* ABOUT THIS TASK *
This exercise asks for every line of the material that contains the word "lastA".
________________________________________
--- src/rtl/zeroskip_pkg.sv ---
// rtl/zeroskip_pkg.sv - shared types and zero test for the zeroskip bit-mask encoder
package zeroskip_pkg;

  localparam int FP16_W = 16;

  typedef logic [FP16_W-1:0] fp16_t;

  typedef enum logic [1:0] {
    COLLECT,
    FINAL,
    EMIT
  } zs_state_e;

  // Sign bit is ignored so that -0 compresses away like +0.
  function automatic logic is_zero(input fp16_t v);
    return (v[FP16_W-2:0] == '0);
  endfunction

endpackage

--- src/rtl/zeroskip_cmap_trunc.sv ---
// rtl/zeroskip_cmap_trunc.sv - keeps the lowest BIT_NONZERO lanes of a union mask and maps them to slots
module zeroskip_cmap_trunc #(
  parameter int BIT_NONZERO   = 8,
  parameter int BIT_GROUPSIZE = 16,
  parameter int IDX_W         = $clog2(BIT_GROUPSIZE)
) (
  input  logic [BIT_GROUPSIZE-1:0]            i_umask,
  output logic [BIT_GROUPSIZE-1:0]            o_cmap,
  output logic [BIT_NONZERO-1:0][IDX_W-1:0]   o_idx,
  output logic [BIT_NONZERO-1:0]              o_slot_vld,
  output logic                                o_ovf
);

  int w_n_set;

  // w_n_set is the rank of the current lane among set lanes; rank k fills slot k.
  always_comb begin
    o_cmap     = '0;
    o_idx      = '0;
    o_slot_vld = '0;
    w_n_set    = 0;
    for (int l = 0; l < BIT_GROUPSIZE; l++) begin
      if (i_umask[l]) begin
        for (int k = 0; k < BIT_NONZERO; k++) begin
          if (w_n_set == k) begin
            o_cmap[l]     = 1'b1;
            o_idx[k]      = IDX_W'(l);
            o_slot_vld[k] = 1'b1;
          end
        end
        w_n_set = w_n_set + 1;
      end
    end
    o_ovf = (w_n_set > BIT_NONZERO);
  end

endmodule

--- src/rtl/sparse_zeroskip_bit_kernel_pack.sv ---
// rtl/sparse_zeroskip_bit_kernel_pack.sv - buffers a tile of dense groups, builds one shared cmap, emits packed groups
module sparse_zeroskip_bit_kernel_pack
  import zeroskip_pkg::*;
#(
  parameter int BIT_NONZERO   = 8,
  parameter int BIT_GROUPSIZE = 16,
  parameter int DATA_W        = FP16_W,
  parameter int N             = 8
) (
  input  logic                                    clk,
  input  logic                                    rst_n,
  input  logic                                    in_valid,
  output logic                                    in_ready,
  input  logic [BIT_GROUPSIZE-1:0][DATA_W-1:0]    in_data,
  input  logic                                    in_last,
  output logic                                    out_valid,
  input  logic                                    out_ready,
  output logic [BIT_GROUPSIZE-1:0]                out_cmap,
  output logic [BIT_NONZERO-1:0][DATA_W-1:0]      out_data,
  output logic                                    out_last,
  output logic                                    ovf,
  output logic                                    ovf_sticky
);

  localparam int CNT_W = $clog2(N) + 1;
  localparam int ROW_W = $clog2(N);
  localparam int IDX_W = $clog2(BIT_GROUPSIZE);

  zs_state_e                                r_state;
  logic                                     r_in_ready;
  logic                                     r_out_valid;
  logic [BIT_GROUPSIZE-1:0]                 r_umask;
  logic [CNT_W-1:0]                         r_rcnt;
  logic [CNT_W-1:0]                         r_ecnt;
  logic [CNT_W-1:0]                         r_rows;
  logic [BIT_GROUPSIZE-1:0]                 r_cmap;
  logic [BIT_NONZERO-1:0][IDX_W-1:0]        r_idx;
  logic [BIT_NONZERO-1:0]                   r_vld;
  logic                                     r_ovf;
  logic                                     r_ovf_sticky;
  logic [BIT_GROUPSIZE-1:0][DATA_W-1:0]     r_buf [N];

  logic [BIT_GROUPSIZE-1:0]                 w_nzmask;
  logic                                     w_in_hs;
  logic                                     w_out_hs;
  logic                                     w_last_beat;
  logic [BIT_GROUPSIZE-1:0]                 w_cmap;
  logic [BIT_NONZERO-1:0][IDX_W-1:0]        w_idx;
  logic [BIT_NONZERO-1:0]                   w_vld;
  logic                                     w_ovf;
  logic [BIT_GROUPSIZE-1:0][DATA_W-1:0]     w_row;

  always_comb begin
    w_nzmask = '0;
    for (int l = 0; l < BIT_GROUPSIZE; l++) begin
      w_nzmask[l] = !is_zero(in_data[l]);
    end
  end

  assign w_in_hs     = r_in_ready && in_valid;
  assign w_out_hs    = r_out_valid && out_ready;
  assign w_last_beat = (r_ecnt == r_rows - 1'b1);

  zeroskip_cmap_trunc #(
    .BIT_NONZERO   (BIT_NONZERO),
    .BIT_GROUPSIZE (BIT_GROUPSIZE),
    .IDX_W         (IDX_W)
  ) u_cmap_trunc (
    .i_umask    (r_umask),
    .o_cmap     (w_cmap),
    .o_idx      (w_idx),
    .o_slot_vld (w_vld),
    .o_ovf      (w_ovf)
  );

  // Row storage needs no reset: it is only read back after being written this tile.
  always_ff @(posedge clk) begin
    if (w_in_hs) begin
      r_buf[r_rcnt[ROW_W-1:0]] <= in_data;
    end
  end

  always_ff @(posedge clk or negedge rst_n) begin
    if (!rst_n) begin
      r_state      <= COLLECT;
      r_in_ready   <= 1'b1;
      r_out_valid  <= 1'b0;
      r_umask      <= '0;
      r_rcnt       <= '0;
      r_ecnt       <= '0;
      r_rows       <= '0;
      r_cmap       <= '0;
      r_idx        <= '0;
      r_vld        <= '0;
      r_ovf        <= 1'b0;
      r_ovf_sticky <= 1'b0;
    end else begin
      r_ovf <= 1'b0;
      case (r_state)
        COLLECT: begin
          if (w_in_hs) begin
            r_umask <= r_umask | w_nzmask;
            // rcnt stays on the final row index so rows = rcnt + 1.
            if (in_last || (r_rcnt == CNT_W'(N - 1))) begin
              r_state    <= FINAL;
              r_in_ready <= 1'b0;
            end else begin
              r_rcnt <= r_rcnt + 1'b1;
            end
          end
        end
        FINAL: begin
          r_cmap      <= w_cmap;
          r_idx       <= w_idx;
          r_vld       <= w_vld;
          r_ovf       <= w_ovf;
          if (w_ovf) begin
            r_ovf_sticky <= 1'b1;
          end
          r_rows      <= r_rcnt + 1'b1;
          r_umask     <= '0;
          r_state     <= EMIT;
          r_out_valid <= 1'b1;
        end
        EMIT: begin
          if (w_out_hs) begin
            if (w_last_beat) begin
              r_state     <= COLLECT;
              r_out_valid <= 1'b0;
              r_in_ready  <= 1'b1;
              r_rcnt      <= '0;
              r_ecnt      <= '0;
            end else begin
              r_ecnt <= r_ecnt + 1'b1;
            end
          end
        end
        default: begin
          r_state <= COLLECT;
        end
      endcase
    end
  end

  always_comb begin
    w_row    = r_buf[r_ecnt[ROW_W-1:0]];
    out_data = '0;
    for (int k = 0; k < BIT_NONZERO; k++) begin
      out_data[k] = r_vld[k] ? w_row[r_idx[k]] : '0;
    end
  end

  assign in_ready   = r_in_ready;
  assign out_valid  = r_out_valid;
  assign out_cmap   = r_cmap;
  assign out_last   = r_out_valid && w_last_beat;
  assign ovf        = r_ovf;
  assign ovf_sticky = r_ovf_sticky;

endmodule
________________________________________
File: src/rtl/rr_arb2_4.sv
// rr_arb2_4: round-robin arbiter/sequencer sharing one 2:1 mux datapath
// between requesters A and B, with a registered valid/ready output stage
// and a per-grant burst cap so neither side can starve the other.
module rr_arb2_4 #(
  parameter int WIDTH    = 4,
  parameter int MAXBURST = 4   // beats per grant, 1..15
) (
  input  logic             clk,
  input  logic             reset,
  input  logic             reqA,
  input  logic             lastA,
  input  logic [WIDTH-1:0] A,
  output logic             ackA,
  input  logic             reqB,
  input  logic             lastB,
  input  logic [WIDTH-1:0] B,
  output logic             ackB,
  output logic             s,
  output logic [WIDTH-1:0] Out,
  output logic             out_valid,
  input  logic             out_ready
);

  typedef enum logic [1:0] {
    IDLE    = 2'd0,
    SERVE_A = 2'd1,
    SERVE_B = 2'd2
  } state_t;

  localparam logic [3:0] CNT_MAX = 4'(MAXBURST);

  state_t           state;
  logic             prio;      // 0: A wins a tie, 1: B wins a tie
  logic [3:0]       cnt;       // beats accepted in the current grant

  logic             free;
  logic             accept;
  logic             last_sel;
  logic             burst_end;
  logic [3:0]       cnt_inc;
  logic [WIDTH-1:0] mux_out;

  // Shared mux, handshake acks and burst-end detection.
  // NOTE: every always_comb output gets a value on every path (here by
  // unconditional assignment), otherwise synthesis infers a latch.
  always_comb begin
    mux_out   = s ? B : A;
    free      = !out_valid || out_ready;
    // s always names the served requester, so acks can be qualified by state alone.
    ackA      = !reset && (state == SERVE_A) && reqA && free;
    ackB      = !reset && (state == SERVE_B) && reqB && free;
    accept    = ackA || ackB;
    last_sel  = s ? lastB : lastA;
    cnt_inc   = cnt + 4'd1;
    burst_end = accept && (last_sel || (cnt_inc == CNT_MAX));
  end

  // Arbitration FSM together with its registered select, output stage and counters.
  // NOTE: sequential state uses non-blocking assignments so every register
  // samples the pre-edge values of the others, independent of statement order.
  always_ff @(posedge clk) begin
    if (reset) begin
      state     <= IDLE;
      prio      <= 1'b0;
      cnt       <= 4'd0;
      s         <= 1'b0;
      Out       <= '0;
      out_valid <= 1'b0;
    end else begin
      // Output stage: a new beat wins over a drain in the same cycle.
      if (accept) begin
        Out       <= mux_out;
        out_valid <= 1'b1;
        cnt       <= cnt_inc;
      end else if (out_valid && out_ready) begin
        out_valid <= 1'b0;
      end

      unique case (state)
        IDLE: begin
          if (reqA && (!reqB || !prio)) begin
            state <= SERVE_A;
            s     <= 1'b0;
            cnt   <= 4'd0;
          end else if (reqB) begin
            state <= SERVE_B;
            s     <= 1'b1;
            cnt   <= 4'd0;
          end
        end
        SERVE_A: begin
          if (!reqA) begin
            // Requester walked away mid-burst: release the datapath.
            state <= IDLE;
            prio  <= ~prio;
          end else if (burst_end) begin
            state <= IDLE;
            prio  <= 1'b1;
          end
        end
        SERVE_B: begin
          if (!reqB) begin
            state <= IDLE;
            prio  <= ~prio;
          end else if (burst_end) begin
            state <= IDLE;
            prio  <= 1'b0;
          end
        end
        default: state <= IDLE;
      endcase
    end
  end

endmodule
________________________________________
* RESULT *
  input  logic             lastA,
    last_sel  = s ? lastB : lastA;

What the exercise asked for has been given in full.